A Study using Asynchronous Lock-free Buffer with SCHED_DEADLINE#
Authors: Holoscan Team (NVIDIA)
Supported platforms: x86_64, aarch64
Last modified: November 25, 2025
Latest version: 1.0.0
Minimum Holoscan SDK version: 3.5.0
Tested Holoscan SDK versions: 3.5.0
Contribution metric: Level 3 - Developmental
This tutorial demonstrates the impact of using an
asynchronous lock-free buffer
with
SCHED_DEADLINE scheduling policy in Linux on the message latency in a Holoscan
SDK application and compares it with the default buffer.
Application Configuration#
The application source code is provided in the application directory.
The application consists of two PingTxOp operators (tx1 and tx2) and one PingRxOp operator (rx).

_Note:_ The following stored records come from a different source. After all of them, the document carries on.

--- src/hdl/pmc_pkg.sv ---
`timescale 1ns / 1ps
// ----------------------------------------------------------------------------
// pmc_pkg
// shared types, codes and helpers of the maze carver
// ----------------------------------------------------------------------------
package pmc_pkg;

	localparam int USE_W = 9;    // holds grid size in use, up to 256

	localparam logic OP_START = 1'b0;
	localparam logic OP_STEP  = 1'b1;

	localparam logic REG_ROWS = 1'b0;
	localparam logic REG_COLS = 1'b1;

	localparam logic [1:0] CELL_UNVISITED = 2'd0;
	localparam logic [1:0] CELL_FRONTIER  = 2'd1;
	localparam logic [1:0] CELL_IN_MAZE   = 2'd2;

	localparam logic [2:0] WALL_LEFT   = 3'd0;
	localparam logic [2:0] WALL_RIGHT  = 3'd1;
	localparam logic [2:0] WALL_BOTTOM = 3'd2;
	localparam logic [2:0] WALL_TOP    = 3'd3;
	localparam logic [2:0] WALL_NONE   = 3'd4;

	localparam logic [1:0] STAT_CARVED = 2'd0;
	localparam logic [1:0] STAT_PLACED = 2'd1;
	localparam logic [1:0] STAT_IDLE   = 2'd2;

	localparam logic [1:0] DIR_UP    = 2'd0;
	localparam logic [1:0] DIR_DOWN  = 2'd1;
	localparam logic [1:0] DIR_LEFT  = 2'd2;
	localparam logic [1:0] DIR_RIGHT = 2'd3;

	typedef struct packed {
		logic       load_in;
		logic       clr_start;
		logic       clr_step;
		logic       cnt_clear;
		logic       set_started;
		logic       mod_init;
		logic       mod_step;
		logic       fr_take;
		logic       maze_add;
		logic       nb_add;
		logic       wall_clear;
		logic       wall_chk;
		logic       sh_start;
		logic       sh_step;
		logic       fc_dec;
		logic       out_load;
		logic [1:0] nb_dir;
		logic [1:0] out_kind;
	} pmc_cmd_t;

	typedef struct packed {
		logic op;
		logic idle_step;
		logic fc_small;
		logic clr_last;
		logic mod_last;
		logic sh_done;
		logic out_free;
	} pmc_sts_t;

	// frontier append order: up, down, left, right
	function automatic logic [1:0] add_dir(input logic [1:0] k);
		add_dir = k;
	endfunction

	// wall search order: left, down, right, up
	function automatic logic [1:0] wall_dir(input logic [1:0] k);
		logic [1:0] d;
		unique case (k)
			2'd0: d = DIR_LEFT;
			2'd1: d = DIR_DOWN;
			2'd2: d = DIR_RIGHT;
			default: d = DIR_UP;
		endcase
		wall_dir = d;
	endfunction

	function automatic logic [2:0] wall_code(input logic [1:0] d);
		logic [2:0] w;
		unique case (d)
			DIR_LEFT:  w = WALL_LEFT;
			DIR_DOWN:  w = WALL_BOTTOM;
			DIR_RIGHT: w = WALL_RIGHT;
			default:   w = WALL_TOP;
		endcase
		wall_code = w;
	endfunction

endpackage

Both tx1 and tx2 generate messages and send them to rx.
graph TD;
tx1("tx1") -->|out -> in1| rx("rx");
tx2("tx2") -->|out -> in2| rx("rx");
tx1: Sends messages after busy-waiting for 5ms. The busy-wait is representative of reading sensor data and a brief processing time.tx2: Sends messages after busy-waiting for 10ms. The busy-wait is representative of reading sensor data and a brief processing time.rx: Receives messages from bothtx1andtx2, and calculates message latency and inter-message interval period. Then, it waits for a brief 1 ms which could be representative of acutating a signal after a brief processing time.

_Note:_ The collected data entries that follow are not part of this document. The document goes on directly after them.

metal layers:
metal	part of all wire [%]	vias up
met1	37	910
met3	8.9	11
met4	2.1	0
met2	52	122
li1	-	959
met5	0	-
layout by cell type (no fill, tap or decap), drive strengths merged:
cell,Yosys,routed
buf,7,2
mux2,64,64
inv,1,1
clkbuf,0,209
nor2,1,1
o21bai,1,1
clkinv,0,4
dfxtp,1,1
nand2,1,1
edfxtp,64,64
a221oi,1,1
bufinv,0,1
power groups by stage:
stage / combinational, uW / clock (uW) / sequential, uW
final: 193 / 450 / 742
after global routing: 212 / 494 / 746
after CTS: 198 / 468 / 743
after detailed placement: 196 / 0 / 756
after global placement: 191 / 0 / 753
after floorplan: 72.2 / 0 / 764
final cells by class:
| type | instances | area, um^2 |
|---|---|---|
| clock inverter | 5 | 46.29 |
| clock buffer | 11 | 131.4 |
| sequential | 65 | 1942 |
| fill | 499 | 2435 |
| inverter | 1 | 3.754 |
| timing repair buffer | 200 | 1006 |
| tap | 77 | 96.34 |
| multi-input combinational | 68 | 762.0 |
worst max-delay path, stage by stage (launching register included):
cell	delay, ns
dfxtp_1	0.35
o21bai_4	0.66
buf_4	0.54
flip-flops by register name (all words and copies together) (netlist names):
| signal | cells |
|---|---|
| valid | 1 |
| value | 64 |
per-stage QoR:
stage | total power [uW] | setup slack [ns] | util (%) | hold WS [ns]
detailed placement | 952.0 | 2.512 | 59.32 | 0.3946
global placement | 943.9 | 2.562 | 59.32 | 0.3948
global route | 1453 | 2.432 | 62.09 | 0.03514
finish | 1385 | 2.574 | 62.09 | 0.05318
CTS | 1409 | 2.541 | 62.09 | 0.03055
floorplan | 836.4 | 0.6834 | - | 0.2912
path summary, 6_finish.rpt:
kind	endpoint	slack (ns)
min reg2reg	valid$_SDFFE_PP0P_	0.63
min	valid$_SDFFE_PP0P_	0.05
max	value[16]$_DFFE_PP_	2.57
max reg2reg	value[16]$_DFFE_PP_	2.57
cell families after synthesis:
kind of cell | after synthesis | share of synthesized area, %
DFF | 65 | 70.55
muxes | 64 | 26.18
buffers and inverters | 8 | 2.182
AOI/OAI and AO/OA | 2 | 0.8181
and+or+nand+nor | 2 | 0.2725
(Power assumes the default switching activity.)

The connection between the operators is configured to use either a default
buffer (DoubleBuffer) or an async lock-free buffer.
Experiment Run Instructions#
Application-specific run instructions are provided in the application directory.

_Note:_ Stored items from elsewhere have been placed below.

## config.mk

```make
export PLATFORM = sky130hd
export DESIGN_NAME = touch_contact_slot_table_top
export DESIGN_NICKNAME = d
export VERILOG_FILES = /design/src/hw/rtl/tcst_pkg.sv /design/src/hw/rtl/tcst_ctrl.sv /design/src/hw/rtl/tcst_dp.sv /design/src/hw/rtl/touch_contact_slot_table_top.sv
export VERILOG_INCLUDE_DIRS = /design/src /design/src/hw/rtl
export SDC_FILE = /design/constraint.sdc
export NUM_CORES = 1
export LEC_CHECK = 0
export BUFFER_PORTS_ARGS = -buffer_cell sky130_fd_sc_hd__buf_2
export CAP_MARGIN = 20
export CORE_UTILIZATION = 45
export DETAILED_ROUTE_END_ITERATION = 7
export MAX_ROUTING_LAYER = met4
export PLACE_DENSITY_LB_ADDON = 0.2
export SLEW_MARGIN = 20
export SYNTH_ARGS = -nofsm -noshare
export SYNTH_HDL_FRONTEND = slang
export SYNTH_SLANG_ARGS = --single-unit
```

## constraint.sdc

```tcl
create_clock -name i_clk -period 4.77 [get_ports i_clk]
set_clock_uncertainty 0.15 [all_clocks]
set_input_delay 0.477 -clock i_clk [delete_from_list [all_inputs] [get_ports i_clk]]
set_output_delay 0.477 -clock i_clk [all_outputs]
set_load 0.05 [all_outputs]
```

## src/hw/rtl/touch_contact_slot_table_top_macros.svh

```systemverilog
// ----------------------------------------------------------------------------
// Touch contact slot table assertion macros
// Shared concurrent assertion forms used at the end of the top level.
// ----------------------------------------------------------------------------
`ifndef TOUCH_CONTACT_SLOT_TABLE_TOP_MACROS_SVH
`define TOUCH_CONTACT_SLOT_TABLE_TOP_MACROS_SVH

// Same-cycle implication, disabled while reset is asserted.
`define TCST_ASSERT_IMPLY(label, clk, rst_n, ante, cons, msg) \
    label: assert property (@(posedge clk) disable iff (!rst_n) (ante) |-> (cons)) \
        else $error(msg);

// Next-cycle implication, disabled while reset is asserted.
`define TCST_ASSERT_NEXT(label, clk, rst_n, ante, cons, msg) \
    label: assert property (@(posedge clk) disable iff (!rst_n) (ante) |=> (cons)) \
        else $error(msg);

`endif

```

## src/hw/rtl/tcst_pkg.sv

```systemverilog
`timescale 1ns / 1ps
// ----------------------------------------------------------------------------
// Touch contact slot table package
// Field widths, action and status codes, and controller/datapath interface
// structures.
// ----------------------------------------------------------------------------
package tcst_pkg;

    localparam int ID_W       = 16;
    localparam int POS_W      = 16;
    localparam int RANK_W     = 8;
    localparam int ACT_W      = 3;
    localparam int STATUS_W   = 2;
    localparam int CNT_OUT_W  = 4;
    localparam int IN_DATA_W  = 56;
    localparam int OUT_DATA_W = 88;

    localparam logic [ACT_W-1:0] ACT_DOWN   = 3'd0;
    localparam logic [ACT_W-1:0] ACT_MOVE   = 3'd1;
    localparam logic [ACT_W-1:0] ACT_UP     = 3'd2;
    localparam logic [ACT_W-1:0] ACT_CANCEL = 3'd3;
    localparam logic [ACT_W-1:0] ACT_KILL   = 3'd4;
    localparam logic [ACT_W-1:0] ACT_ORIGIN = 3'd5;
    localparam logic [ACT_W-1:0] ACT_QUERY  = 3'd6;

    localparam logic [STATUS_W-1:0] ST_OK      = 2'd0;
    localparam logic [STATUS_W-1:0] ST_DUP     = 2'd1;
    localparam logic [STATUS_W-1:0] ST_FULL    = 2'd2;
    localparam logic [STATUS_W-1:0] ST_UNKNOWN = 2'd3;

    typedef struct packed {
        logic load;
        logic find_step;
        logic apply;
        logic query_step;
        logic out_load;
    } t_cmd;

    typedef struct packed {
        logic last;
    } t_stat;

endpackage

```

## src/hw/rtl/tcst_ctrl.sv

```systemverilog
`timescale 1ns / 1ps
// ----------------------------------------------------------------------------
// Touch contact slot table controller
// Sequences lookup scan, update, query scan and result hand-off, and owns the
// input ready and output valid handshake signals.
// ----------------------------------------------------------------------------
module tcst_ctrl (
    input  logic          i_clk,
    input  logic          i_rst_n,
    input  logic          i_in_valid,
    output logic          o_in_ready,
    output logic          o_out_valid,
    input  logic          i_out_ready,
    output tcst_pkg::t_cmd o_cmd,
    input  tcst_pkg::t_stat i_stat
);
    import tcst_pkg::*;

    typedef enum logic [2:0] {
        S_IDLE,
        S_FIND,
        S_APPLY,
        S_QUERY,
        S_EMIT
    } t_state;

    t_state r_state, n_state;
    logic   r_out_valid, n_out_valid;
    t_cmd   w_cmd;

    always_comb begin
        w_cmd   = '0;
        n_state = r_state;
        case (r_state)
            S_IDLE: begin
                if (i_in_valid) begin
                    w_cmd.load = 1'b1;
                    n_state    = S_FIND;
                end
            end
            S_FIND: begin
                w_cmd.find_step = 1'b1;
                if (i_stat.last) begin
                    n_state = S_APPLY;
                end
            end
            S_APPLY: begin
                w_cmd.apply = 1'b1;
                n_state     = S_QUERY;
            end
            S_QUERY: begin
                w_cmd.query_step = 1'b1;
                if (i_stat.last) begin
                    n_state = S_EMIT;
                end
            end
            S_EMIT: begin
                if (!r_out_valid || i_out_ready) begin
                    w_cmd.out_load = 1'b1;
                    n_state        = S_IDLE;
                end
            end
            default: begin
                n_state = S_IDLE;
            end
        endcase
    end

    always_comb begin
        n_out_valid = r_out_valid;
        if (w_cmd.out_load) begin
            n_out_valid = 1'b1;
        end else if (i_out_ready) begin
            n_out_valid = 1'b0;
        end
    end

    always_ff @(posedge i_clk) begin
        if (!i_rst_n) begin
            r_state     <= S_IDLE;
            r_out_valid <= 1'b0;
        end else begin
            r_state     <= n_state;
            r_out_valid <= n_out_valid;
        end
    end

    assign o_cmd       = w_cmd;
    assign o_in_ready  = (r_state == S_IDLE);
    assign o_out_valid = r_out_valid;

endmodule

```

## src/hw/rtl/tcst_dp.sv

```systemverilog
`timescale 1ns / 1ps
// ----------------------------------------------------------------------------
// Touch contact slot table datapath
// Slot storage, serial id lookup, single-slot or clear-all update and serial rank
// query with the output result register.
// ----------------------------------------------------------------------------
module tcst_dp #(
    parameter int SLOTS = 8
) (
    input  logic                             i_clk,
    input  logic                             i_rst_n,
    input  tcst_pkg::t_cmd                   i_cmd,
    output tcst_pkg::t_stat                  o_stat,
    input  logic [tcst_pkg::IN_DATA_W-1:0]   i_in_data,
    input  logic [tcst_pkg::ACT_W-1:0]       i_in_user,
    output logic [tcst_pkg::OUT_DATA_W-1:0]  o_out_data
);
    import tcst_pkg::*;

    localparam int IW = (SLOTS > 1) ? $clog2(SLOTS) : 1;
    localparam int CW = $clog2(SLOTS + 1);
    localparam logic [IW-1:0] LAST_IDX = IW'(SLOTS - 1);

    logic [SLOTS-1:0]        r_valid;
    logic [ID_W-1:0]         r_slot_id      [SLOTS];
    logic signed [POS_W-1:0] r_slot_cur_x   [SLOTS];
    logic signed [POS_W-1:0] r_slot_cur_y   [SLOTS];
    logic signed [POS_W-1:0] r_slot_start_x [SLOTS];
    logic signed [POS_W-1:0] r_slot_start_y [SLOTS];

    logic [ACT_W-1:0]        r_action;
    logic [ID_W-1:0]         r_id;
    logic signed [POS_W-1:0] r_px;
    logic signed [POS_W-1:0] r_py;
    logic [RANK_W-1:0]       r_rank;

    logic [IW-1:0]           r_idx;
    logic                    r_hit_found;
    logic [IW-1:0]           r_hit_idx;
    logic                    r_free_found;
    logic [IW-1:0]           r_free_idx;

    logic [STATUS_W-1:0]     r_status;
    logic [CW-1:0]           r_count;
    logic                    r_found;
    logic [ID_W-1:0]         r_q_id;
    logic signed [POS_W-1:0] r_q_x;
    logic signed [POS_W-1:0] r_q_y;
    logic signed [POS_W-1:0] r_q_sx;
    logic signed [POS_W-1:0] r_q_sy;

    logic [OUT_DATA_W-1:0]   r_out_data;
    logic                    w_last;
    logic                    w_origin;

    assign w_last   = (r_idx == LAST_IDX);
    assign w_origin = (r_action == ACT_ORIGIN);

    always_ff @(posedge i_clk) begin
        if (i_cmd.load) begin
            r_action <= i_in_user;
            r_id     <= i_in_data[15:0];
            r_px     <= i_in_data[31:16];
            r_py     <= i_in_data[47:32];
            r_rank   <= i_in_data[55:48];
        end
    end

    always_ff @(posedge i_clk) begin
        if (i_cmd.load || ((i_cmd.find_step || i_cmd.query_step) && w_last)) begin
            r_idx <= '0;
        end else if (i_cmd.find_step || i_cmd.query_step) begin
            r_idx <= r_idx + IW'(1);
        end
    end

    always_ff @(posedge i_clk) begin
        if (i_cmd.load) begin
            r_hit_found  <= 1'b0;
            r_free_found <= 1'b0;
        end else if (i_cmd.find_step) begin
            if (r_valid[r_idx] && (r_slot_id[r_idx] == r_id) && !r_hit_found) begin
                r_hit_found <= 1'b1;
                r_hit_idx   <= r_idx;
            end
            if (!r_valid[r_idx] && !r_free_found) begin
                r_free_found <= 1'b1;
                r_free_idx   <= r_idx;
            end
        end
    end

    always_ff @(posedge i_clk) begin
        if (!i_rst_n) begin
            r_valid <= '0;
        end else if (i_cmd.apply) begin
            case (r_action)
                ACT_DOWN: begin
                    if (!r_hit_found && r_free_found) begin
                        r_valid[r_free_idx] <= 1'b1;
                    end
                end
                ACT_UP, ACT_CANCEL: begin
                    if (r_hit_found) begin
                        r_valid[r_hit_idx] <= 1'b0;
                    end
                end
                ACT_KILL: begin
                    r_valid <= '0;
                end
                default: begin
                end
            endcase
        end
    end

    always_ff @(posedge i_clk) begin
        if (i_cmd.apply) begin
            case (r_action)
                ACT_DOWN: begin
                    if (!r_hit_found && r_free_found) begin
                        r_slot_id[r_free_idx]      <= r_id;
                        r_slot_cur_x[r_free_idx]   <= r_px;
                        r_slot_cur_y[r_free_idx]   <= r_py;
                        r_slot_start_x[r_free_idx] <= r_px;
                        r_slot_start_y[r_free_idx] <= r_py;
                    end
                end
                ACT_MOVE: begin
                    if (r_hit_found) begin
                        r_slot_cur_x[r_hit_idx] <= r_px;
                        r_slot_cur_y[r_hit_idx] <= r_py;
                    end
                end
                default: begin
                end
            endcase
        end else if (i_cmd.query_step && w_origin && r_valid[r_idx]) begin
            r_slot_start_x[r_idx] <= r_slot_cur_x[r_idx];
            r_slot_start_y[r_idx] <= r_slot_cur_y[r_idx];
        end
    end

    always_ff @(posedge i_clk) begin
        if (i_cmd.apply) begin
            case (r_action)
                ACT_DOWN: begin
                    if (r_hit_found) begin
                        r_status <= ST_DUP;
                    end else if (!r_free_found) begin
                        r_status <= ST_FULL;
                    end else begin
                        r_status <= ST_OK;
                    end
                end
                ACT_MOVE, ACT_UP, ACT_CANCEL: begin
                    r_status <= r_hit_found ? ST_OK : ST_UNKNOWN;
                end
                default: begin
                    r_status <= ST_OK;
                end
            endcase
        end
    end

    always_ff @(posedge i_clk) begin
        if (i_cmd.apply) begin
            r_count <= '0;
            r_found <= 1'b0;
            r_q_id  <= '0;
            r_q_x   <= '0;
            r_q_y   <= '0;
            r_q_sx  <= '0;
            r_q_sy  <= '0;
        end else if (i_cmd.query_step && r_valid[r_idx]) begin
            r_count <= r_count + CW'(1);
            if (RANK_W'(r_count) == r_rank) begin
                r_found <= 1'b1;
                r_q_id  <= r_slot_id[r_idx];
                r_q_x   <= r_slot_cur_x[r_idx];
                r_q_y   <= r_slot_cur_y[r_idx];
                r_q_sx  <= w_origin ? r_slot_cur_x[r_idx] : r_slot_start_x[r_idx];
                r_q_sy  <= w_origin ? r_slot_cur_y[r_idx] : r_slot_start_y[r_idx];
            end
        end
    end

    always_ff @(posedge i_clk) begin
        if (i_cmd.out_load) begin
            r_out_data <= {1'b0, r_q_sy, r_q_sx, r_q_y, r_q_x, r_q_id, r_found,
                           CNT_OUT_W'(r_count), r_status};
        end
    end

    assign o_stat.last = w_last;
    assign o_out_data  = r_out_data;

endmodule

```

## src/hw/rtl/touch_contact_slot_table_top.sv

```systemverilog
`timescale 1ns / 1ps
// ----------------------------------------------------------------------------
// Touch contact slot table
// Table of touch contacts keyed by contact id with down, move, up, cancel,
// kill, reset-origin and query events, one result per event.
// ----------------------------------------------------------------------------
//  Channel  Direction  Transaction contents
//  s_axis   in         tuser: action; tdata: touch_id, pos_x, pos_y, query_rank
//  m_axis   out        tdata: status, touch_count, query_found, query_id,
//                      query_x, query_y, start_x, start_y
//
// From acceptance to a valid result, each event runs an id and free-slot scan over
// every slot, one update step, a rank query scan over every slot and one output
// load; a new event is not accepted until the previous result has been loaded.
// Reset clears the slot valid bits at once; there is no clearing pass.
// A new event is accepted while a result waits in the output register, and a
// stalled output holds the controller in its hand-off state.
// ----------------------------------------------------------------------------
`include "touch_contact_slot_table_top_macros.svh"

module touch_contact_slot_table_top #(
    parameter int SLOTS = 8
) (
    input  logic                            i_clk,
    input  logic                            i_rst_n,
    input  logic                            i_s_axis_tvalid,
    output logic                            o_s_axis_tready,
    // touch_id[15:0], pos_x[31:16], pos_y[47:32], query_rank[55:48]
    input  logic [tcst_pkg::IN_DATA_W-1:0]  i_s_axis_tdata,
    // action[2:0]
    input  logic [tcst_pkg::ACT_W-1:0]      i_s_axis_tuser,
    output logic                            o_m_axis_tvalid,
    input  logic                            i_m_axis_tready,
    // status[1:0], touch_count[5:2], query_found[6], query_id[22:7],
    // query_x[38:23], query_y[54:39], start_x[70:55], start_y[86:71]
    output logic [tcst_pkg::OUT_DATA_W-1:0] o_m_axis_tdata
);
    import tcst_pkg::*;

    t_cmd  w_cmd;
    t_stat w_stat;

    tcst_ctrl u_ctrl (
        .i_clk       (i_clk),
        .i_rst_n     (i_rst_n),
        .i_in_valid  (i_s_axis_tvalid),
        .o_in_ready  (o_s_axis_tready),
        .o_out_valid (o_m_axis_tvalid),
        .i_out_ready (i_m_axis_tready),
        .o_cmd       (w_cmd),
        .i_stat      (w_stat)
    );

    tcst_dp #(
        .SLOTS (SLOTS)
    ) u_dp (
        .i_clk      (i_clk),
        .i_rst_n    (i_rst_n),
        .i_cmd      (w_cmd),
        .o_stat     (w_stat),
        .i_in_data  (i_s_axis_tdata),
        .i_in_user  (i_s_axis_tuser),
        .o_out_data (o_m_axis_tdata)
    );

    `TCST_ASSERT_NEXT(a_busy_after_accept, i_clk, i_rst_n, i_s_axis_tvalid && o_s_axis_tready, !o_s_axis_tready, "input ready after an accepted transaction")
    `TCST_ASSERT_IMPLY(a_load_when_free, i_clk, i_rst_n, w_cmd.out_load, !o_m_axis_tvalid || i_m_axis_tready, "output register overwritten before taken")
    `TCST_ASSERT_NEXT(a_valid_after_load, i_clk, i_rst_n, w_cmd.out_load, o_m_axis_tvalid, "result loaded without output valid")
    `TCST_ASSERT_IMPLY(a_no_overlap, i_clk, i_rst_n, w_cmd.find_step, !w_cmd.query_step && !w_cmd.apply, "lookup scan overlaps update or query")

endmodule
```

=== Word level (Yosys, flattened, before mapping) ===
Memory sizes are Yosys's and may differ from the RTL's. A register that Yosys moved wholly into a read port is not among the register bits.
Cells that the tools add are included.

* Bitwise gates (word level): 4
* Equal/unequal tests: 18
* Magnitude comparators: 5
* Add/sub/neg operators: 2
* Multiplexer cells: 56
* Divide/modulo/power cells: 0
* Reductions and logical operators: 34
* $mul: 0
* Shift operators: 0

{| class="wikitable"
|+ Operator list
! cell !! count
|-
| $mux 16 || 4
|-
| $reduce_or 16->1 || 4
|-
| $mux 3 || 14
|-
| $mux 1 || 27
|-
| $pmux 8 s3 || 1
|-
| $eq 16x16->1 || 1
|-
| $mux 8 || 2
|-
| $pmux 3 s5 || 1
|-
| $eq 3x2->1 const B || 4
|-
| $eq 3x3->1 const B || 4
|-
| $lt 3x4->1 const B || 3
|-
| $logic_and 1x1->1 || 10
|-
| $ne 2x1->1 const B || 5
|-
| $and 8x8->8 || 1
|-
| $eq 4x8->1 || 1
|-
| $not 8->8 || 1
|-
| $or 8x8->8 || 1
|-
| $reduce_and 4->1 || 2
|-
| $demux 1 s3 || 2
|-
| $eq 3x1->1 const B || 2
|-
| $ge 3x1->1 const B || 2
|-
| $logic_not 3->1 || 2
|-
| $mux 2 || 3
|-
| $reduce_and 2->1 || 3
|-
| 13 further kinds || 19
|}

* Register bits: 224
* Memories kept: 5
* Output and inout port bits: 90
* Bits in read-only memories: 0
* Bits in latches: 0
* Memory bits (writable): 640

{| class="wikitable"
|+ Memory list
! memory !! words !! width !! rd ports !! clocked after memory_dff !! wr ports !! RTL line !! source
|-
| u_dp.r_slot_cur_x || 8 || 16 || 1 || 1 || 1 || tcst_dp.sv:26 || <nowiki>logic signed [POS_W-1:0] r_slot_cur_x [SLOTS];</nowiki>
|-
| u_dp.r_slot_cur_y || 8 || 16 || 1 || 1 || 1 || tcst_dp.sv:27 || <nowiki>logic signed [POS_W-1:0] r_slot_cur_y [SLOTS];</nowiki>
|-
| u_dp.r_slot_id || 8 || 16 || 1 || 1 || 1 || tcst_dp.sv:25 || <nowiki>logic [ID_W-1:0] r_slot_id [SLOTS];</nowiki>
|-
| u_dp.r_slot_start_x || 8 || 16 || 1 || 1 || 1 || tcst_dp.sv:28 || <nowiki>logic signed [POS_W-1:0] r_slot_start_x [SLOTS];</nowiki>
|-
| u_dp.r_slot_start_y || 8 || 16 || 1 || 1 || 1 || tcst_dp.sv:29 || <nowiki>logic signed [POS_W-1:0] r_slot_start_y [SLOTS];</nowiki>
|}

=== Longest topological paths before layout ===
* Depth in word-level cells: 9
* Depth in mapped cells: 11

=== Cells and area by module ===
A second synthesis with hierarchy kept.

* Cell total of the unflattened synthesis: 1,861
* Area total of the unflattened synthesis: 34,095.2 um2

{| class="wikitable"
|+ By module, submodules not included
! module !! times used !! cells an instance !! area each (um2)
|-
| tcst_dp || 1 || 1,836 || 33,868.7
|-
| tcst_ctrl || 1 || 25 || 226.5
|}

=== Least setup slack after synthesis ===
OpenSTA, ideal clock, no wires.

* Kind: reg-to-reg
* Start point: register u_dp.r_idx[1]
* End point: memory u_dp.r_slot_start_x[1][0], enable pin
* Required time: 4.148 ns
* Cell stages (with the launch flop): 10
* Path slack: -0.531 ns
* Path buffers: 4
* Data arrival time: 4.679 ns
* Path through: dfxtp_1 -> buf_4 -> mux4_2 -> o2bb2ai_1 -> or4_4 -> buf_6 -> or3_1 -> clkbuf_1 -> buf_2 -> o32ai_1

* Longest elaborated chain between the ends: 8
* Elaborated cells on any way between the ends: 9
* Classes of those cells: 7 x mux; 2 x reduce/logical

{| class="wikitable"
|+ Ends and longest elaborated chain
! element !! RTL line !! source
|-
| start: declaration || tcst_dp.sv:37 || <nowiki>logic [IW-1:0] r_idx;</nowiki>
|-
| start signal: assignment || tcst_dp.sv:73 || <nowiki>r_idx <= r_idx + IW'(1);</nowiki>
|-
| $bmux 1 s3 || tcst_dp.sv:138 || <nowiki>end else if (i_cmd.query_step && w_origin && r_valid[r_idx]) begin</nowiki>
|-
| $mux 1 (implied by the code) || tcst_dp.sv:138 ||
|-
| $logic_and 1x1->1 || tcst_dp.sv:138 ||
|-
| $mux 1 || tcst_dp.sv:138 ||
|-
| $mux 1 || tcst_dp.sv:118 || <nowiki>if (i_cmd.apply) begin</nowiki>
|-
| $mux 1 (implied by the code) || tcst_dp.sv:139 || <nowiki>r_slot_start_x[r_idx] <= r_slot_cur_x[r_idx];</nowiki>
|-
| $reduce_or 16->1 (no source line) || n/a ||
|-
| $mux 3 (no source line) or $mux 1 (tied branches) || n/a ||
|-
| end: declaration || tcst_dp.sv:28 ||
|}

Parallel ways exist; a longest one is shown, timed or not. The select of a mux whose other input is x is not followed.

=== Final worst setup path ===
* Start point: register u_dp.r_idx[1]
* End point: memory u_dp.r_slot_start_y[1][5], enable pin

* Longest elaborated chain between the ends: 8
* Elaborated cells on any way between the ends: 9
* Classes of those cells: 7 x mux; 2 x reduce/logical

{| class="wikitable"
|+ Ends and longest elaborated chain
! element !! RTL line !! source
|-
| $bmux 1 s3 || tcst_dp.sv:138 ||
|-
| $mux 1 (implied by the code) || tcst_dp.sv:138 ||
|-
| $logic_and 1x1->1 || tcst_dp.sv:138 ||
|-
| $mux 1 || tcst_dp.sv:138 ||
|-
| $mux 1 || tcst_dp.sv:118 ||
|-
| $mux 1 (implied by the code) || tcst_dp.sv:140 || <nowiki>r_slot_start_y[r_idx] <= r_slot_cur_y[r_idx];</nowiki>
|-
| $reduce_or 16->1 (no source line) || n/a ||
|-
| $mux 3 (no source line) or $mux 1 (tied branches) || n/a ||
|-
| end: declaration || tcst_dp.sv:29 ||
|}

Parallel ways exist; a longest one is shown, timed or not. The select of a mux whose other input is x is not followed.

The following is an example application run instruction:
./holohub run async_buffer_deadline_tutorial --as-root --docker-opts='--ulimit rtprio=99 --cap-add=CAP_SYS_NICE'
We need to run the application with root privileges and other flags as
SCHED_DEADLINE Linux scheduling policy requires those flags.
Experiment Scripts#
To run all the experiments in this tutorial:
./tutorials/async_buffer_deadline_tutorial/run_experiment.sh
The above script will run the experiment and generate the plots in
period_variation under this directory.
Experimental Setup#
The experiment demonstrates how an async lock-free buffer can allow Holoscan SDK
operators to be run with different SCHED_DEADLINE periods independently
without being affected by each other's periods or runtimes.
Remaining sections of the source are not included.